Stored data
==> src/rtl/store_byte_insert.sv <==
// Store-side byte-lane aligner: turns a right-aligned store into one or two
// word-aligned write beats with byte enables.
//
// state | meaning
// IDLE  | output reg empty or holding a last beat; may accept a new store
// HOLD2 | output reg holds beat 0 of a split store; beat 1 is pending
`ifndef XLEN
`define XLEN 32
`endif
`ifndef BYTESOFWORD
`define BYTESOFWORD 4
`endif

module store_byte_insert #(
  parameter int ADDR_W = 32
) (
  input  logic                clk,
  input  logic                rst_n,
  store_byte_insert_if.slave  bus,
  output logic [15:0]         split_cnt
);

  typedef enum logic {IDLE, HOLD2} state_t;

  state_t                  state, state_nx;
  logic                    out_valid_q, out_valid_nx;
  logic                    out_last_q, out_last_nx;
  logic [ADDR_W-1:0]       out_addr_q, out_addr_nx;
  logic [`XLEN-1:0]        out_data_q, out_data_nx;
  logic [`BYTESOFWORD-1:0] out_mask_q, out_mask_nx;
  logic [ADDR_W-1:0]       pend_addr, pend_addr_nx;
  logic [`XLEN-1:0]        pend_data, pend_data_nx;
  logic [`BYTESOFWORD-1:0] pend_mask, pend_mask_nx;
  logic [15:0]             split_cnt_nx;

  logic [1:0]              off;
  logic [3:0]              base;
  logic [7:0]              m8;
  logic [`XLEN-1:0]        sel_data;
  logic [63:0]             d64;
  logic                    split;
  logic [ADDR_W-1:0]       addr0, addr1;
  logic                    accept, fire;

  always_comb begin
    off = bus.in_addr[1:0];
    case (bus.in_size)
      2'b00:   begin base = 4'b0001; sel_data = {24'b0, bus.in_data[7:0]};  end
      2'b01:   begin base = 4'b0011; sel_data = {16'b0, bus.in_data[15:0]}; end
      default: begin base = 4'b1111; sel_data = bus.in_data;                end
    endcase
    m8    = {4'b0000, base} << off;
    d64   = {32'b0, sel_data} << {off, 3'b000};
    split = |m8[7:4];
    addr0 = {bus.in_addr[ADDR_W-1:2], 2'b00};
    addr1 = addr0 + ADDR_W'(4);
  end

  assign bus.in_ready  = (state == IDLE) && (!out_valid_q || bus.out_ready);
  assign accept        = bus.in_valid && bus.in_ready;
  assign fire          = out_valid_q && bus.out_ready;

  assign bus.out_valid = out_valid_q;
  assign bus.out_last  = out_last_q;
  assign bus.out_addr  = out_addr_q;
  assign bus.out_data  = out_data_q;
  assign bus.out_mask  = out_mask_q;

  always_comb begin
    state_nx     = state;
    out_valid_nx = out_valid_q;
    out_last_nx  = out_last_q;
    out_addr_nx  = out_addr_q;
    out_data_nx  = out_data_q;
    out_mask_nx  = out_mask_q;
    pend_addr_nx = pend_addr;
    pend_data_nx = pend_data;
    pend_mask_nx = pend_mask;
    split_cnt_nx = split_cnt;
    case (state)
      IDLE: begin
        if (accept) begin
          out_valid_nx = 1'b1;
          out_addr_nx  = addr0;
          out_mask_nx  = m8[3:0];
          out_data_nx  = d64[31:0];
          out_last_nx  = !split;
          if (split) begin
            pend_addr_nx = addr1;
            pend_mask_nx = m8[7:4];
            pend_data_nx = d64[63:32];
            state_nx     = HOLD2;
            if (split_cnt != 16'hFFFF) split_cnt_nx = split_cnt + 16'd1;
          end
        end else if (fire) begin
          out_valid_nx = 1'b0;
        end
      end
      HOLD2: begin
        if (fire) begin
          out_addr_nx = pend_addr;
          out_mask_nx = pend_mask;
          out_data_nx = pend_data;
          out_last_nx = 1'b1;
          state_nx    = IDLE;
        end
      end
      default: state_nx = IDLE;
    endcase
  end

  always_ff @(posedge clk) begin
    if (!rst_n) begin
      state       <= IDLE;
      out_valid_q <= 1'b0;
      out_last_q  <= 1'b0;
      out_addr_q  <= '0;
      out_data_q  <= '0;
      out_mask_q  <= '0;
      pend_addr   <= '0;
      pend_data   <= '0;
      pend_mask   <= '0;
      split_cnt   <= '0;
    end else begin
      state       <= state_nx;
      out_valid_q <= out_valid_nx;
      out_last_q  <= out_last_nx;
      out_addr_q  <= out_addr_nx;
      out_data_q  <= out_data_nx;
      out_mask_q  <= out_mask_nx;
      pend_addr   <= pend_addr_nx;
      pend_data   <= pend_data_nx;
      pend_mask   <= pend_mask_nx;
      split_cnt   <= split_cnt_nx;
    end
  end

endmodule
`src/rtl/run_sequencer_pkg.sv`:
```
// run_sequencer_pkg: shared types and default constants for the run sequencer.
//   seq_state_t  - sequencer FSM state encoding
//   *_DEFAULT    - default values for the top-level parameters
package run_sequencer_pkg;

  typedef enum logic [2:0] {
    IDLE,
    LOAD,
    REQ,
    WAIT,
    DRAIN
  } seq_state_t;

  localparam int N_IN_DEFAULT     = 8;
  localparam int N_OUT_DEFAULT    = 8;
  localparam int IN_BASE_DEFAULT  = 0;
  localparam int OUT_BASE_DEFAULT = 32;
  localparam int TIMEOUT_DEFAULT  = 4096;

endpackage

```
`src/rtl/run_sequencer_watchdog_cnt.sv`:
```
// watchdog_cnt: up-counter bounding how long the sequencer waits for the core.
//   clk, reset - clock, async active-high reset
//   clear      - synchronous clear to 0 (wins over enable)
//   enable     - count one cycle
//   tc         - count currently equals TIMEOUT-1
module watchdog_cnt #(
  parameter int TIMEOUT = 16,
  parameter int W       = (TIMEOUT > 2) ? $clog2(TIMEOUT) : 1
) (
  input  logic clk,
  input  logic reset,
  input  logic clear,
  input  logic enable,
  output logic tc
);

  logic [W-1:0] count;

  always_ff @(posedge clk or posedge reset) begin
    if (reset)       count <= '0;
    else if (clear)  count <= '0;
    else if (enable) count <= count + 1'b1;
  end

  // Terminal is a combinational compare on the current value, so the WAIT
  // cycle that sees TIMEOUT-1 is the last one: exactly TIMEOUT WAIT cycles.
  assign tc = (count == W'(TIMEOUT - 1));

endmodule

```
`src/rtl/run_sequencer.sv`:
```
// run_sequencer: loads operand bytes into data memory, releases the core,
// waits (bounded) for completion, then streams result bytes out.
//   clk, reset            - clock, async active-high reset
//   start                 - single-cycle run request (honoured in IDLE only)
//   in_valid/in_data/in_ready    - operand byte stream
//   core_rst/core_req/core_done  - processor control handshake
//   mem_wr_en/mem_addr/mem_wdata/mem_rdata - data-memory port (rdata comb.)
//   out_valid/out_data/out_ready - result byte stream
//   busy                  - run in progress
//   timeout               - sticky: last run abandoned waiting for core
module run_sequencer
  import run_sequencer_pkg::*;
#(
  parameter int N_IN     = N_IN_DEFAULT,
  parameter int N_OUT    = N_OUT_DEFAULT,
  parameter int IN_BASE  = IN_BASE_DEFAULT,
  parameter int OUT_BASE = OUT_BASE_DEFAULT,
  parameter int TIMEOUT  = TIMEOUT_DEFAULT
) (
  input  logic       clk,
  input  logic       reset,
  input  logic       start,
  input  logic       in_valid,
  input  logic [7:0] in_data,
  output logic       in_ready,
  output logic       core_rst,
  output logic       core_req,
  input  logic       core_done,
  output logic       mem_wr_en,
  output logic [7:0] mem_addr,
  output logic [7:0] mem_wdata,
  input  logic [7:0] mem_rdata,
  output logic       out_valid,
  output logic [7:0] out_data,
  input  logic       out_ready,
  output logic       busy,
  output logic       timeout
);

  localparam int CNT_MAX = (N_IN > N_OUT) ? N_IN : N_OUT;
  localparam int CW      = $clog2(CNT_MAX + 1);
  localparam int TW      = (TIMEOUT > 2) ? $clog2(TIMEOUT) : 1;

  localparam logic [7:0] IN_BASE8  = 8'(IN_BASE);
  localparam logic [7:0] OUT_BASE8 = 8'(OUT_BASE);

  seq_state_t    state, state_nxt;
  logic [CW-1:0] cnt, cnt_nxt;
  logic          timeout_nxt;
  logic          wd_clr, wd_en, wd_tc;

  watchdog_cnt #(.TIMEOUT(TIMEOUT), .W(TW)) u_wd (
    .clk    (clk),
    .reset  (reset),
    .clear  (wd_clr),
    .enable (wd_en),
    .tc     (wd_tc)
  );

  always_ff @(posedge clk or posedge reset) begin
    if (reset) begin
      state   <= IDLE;
      cnt     <= '0;
      timeout <= 1'b0;
    end else begin
      state   <= state_nxt;
      cnt     <= cnt_nxt;
      timeout <= timeout_nxt;
    end
  end

  always_comb begin
    state_nxt   = state;
    cnt_nxt     = cnt;
    timeout_nxt = timeout;
    wd_clr      = 1'b0;
    wd_en       = 1'b0;
    in_ready    = 1'b0;
    core_req    = 1'b0;
    core_rst    = 1'b1;
    mem_wr_en   = 1'b0;
    mem_addr    = IN_BASE8;
    mem_wdata   = 8'h00;
    out_valid   = 1'b0;
    out_data    = 8'h00;
    busy        = 1'b1;

    case (state)
      IDLE: begin
        busy = 1'b0;
        if (start) begin
          state_nxt   = LOAD;
          timeout_nxt = 1'b0;
          cnt_nxt     = '0;
        end
      end

      LOAD: begin
        in_ready = 1'b1;
        mem_addr = IN_BASE8 + 8'(cnt);
        if (in_valid) begin
          mem_wr_en = 1'b1;
          mem_wdata = in_data;
          if (cnt == CW'(N_IN - 1)) begin
            state_nxt = REQ;
            cnt_nxt   = '0;
          end else begin
            cnt_nxt = cnt + 1'b1;
          end
        end
      end

      REQ: begin
        core_req  = 1'b1;
        core_rst  = 1'b0;
        wd_clr    = 1'b1;
        state_nxt = WAIT;
      end

      WAIT: begin
        core_rst = 1'b0;
        // done wins over the terminal count in the same cycle
        if (core_done) begin
          state_nxt = DRAIN;
        end else begin
          wd_en = 1'b1;
          if (wd_tc) begin
            timeout_nxt = 1'b1;
            state_nxt   = IDLE;
          end
        end
      end

      DRAIN: begin
        out_valid = 1'b1;
        mem_addr  = OUT_BASE8 + 8'(cnt);
        out_data  = mem_rdata;
        if (out_ready) begin
          if (cnt == CW'(N_OUT - 1)) begin
            state_nxt = IDLE;
            cnt_nxt   = '0;
          end else begin
            cnt_nxt = cnt + 1'b1;
          end
        end
      end

      default: state_nxt = IDLE;
    endcase
  end

endmodule

```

- What is needed
Wherever a line of the records above contains the string "into", copy that line out.

- Task result
// Store-side byte-lane aligner: turns a right-aligned store into one or two
// run_sequencer: loads operand bytes into data memory, releases the core,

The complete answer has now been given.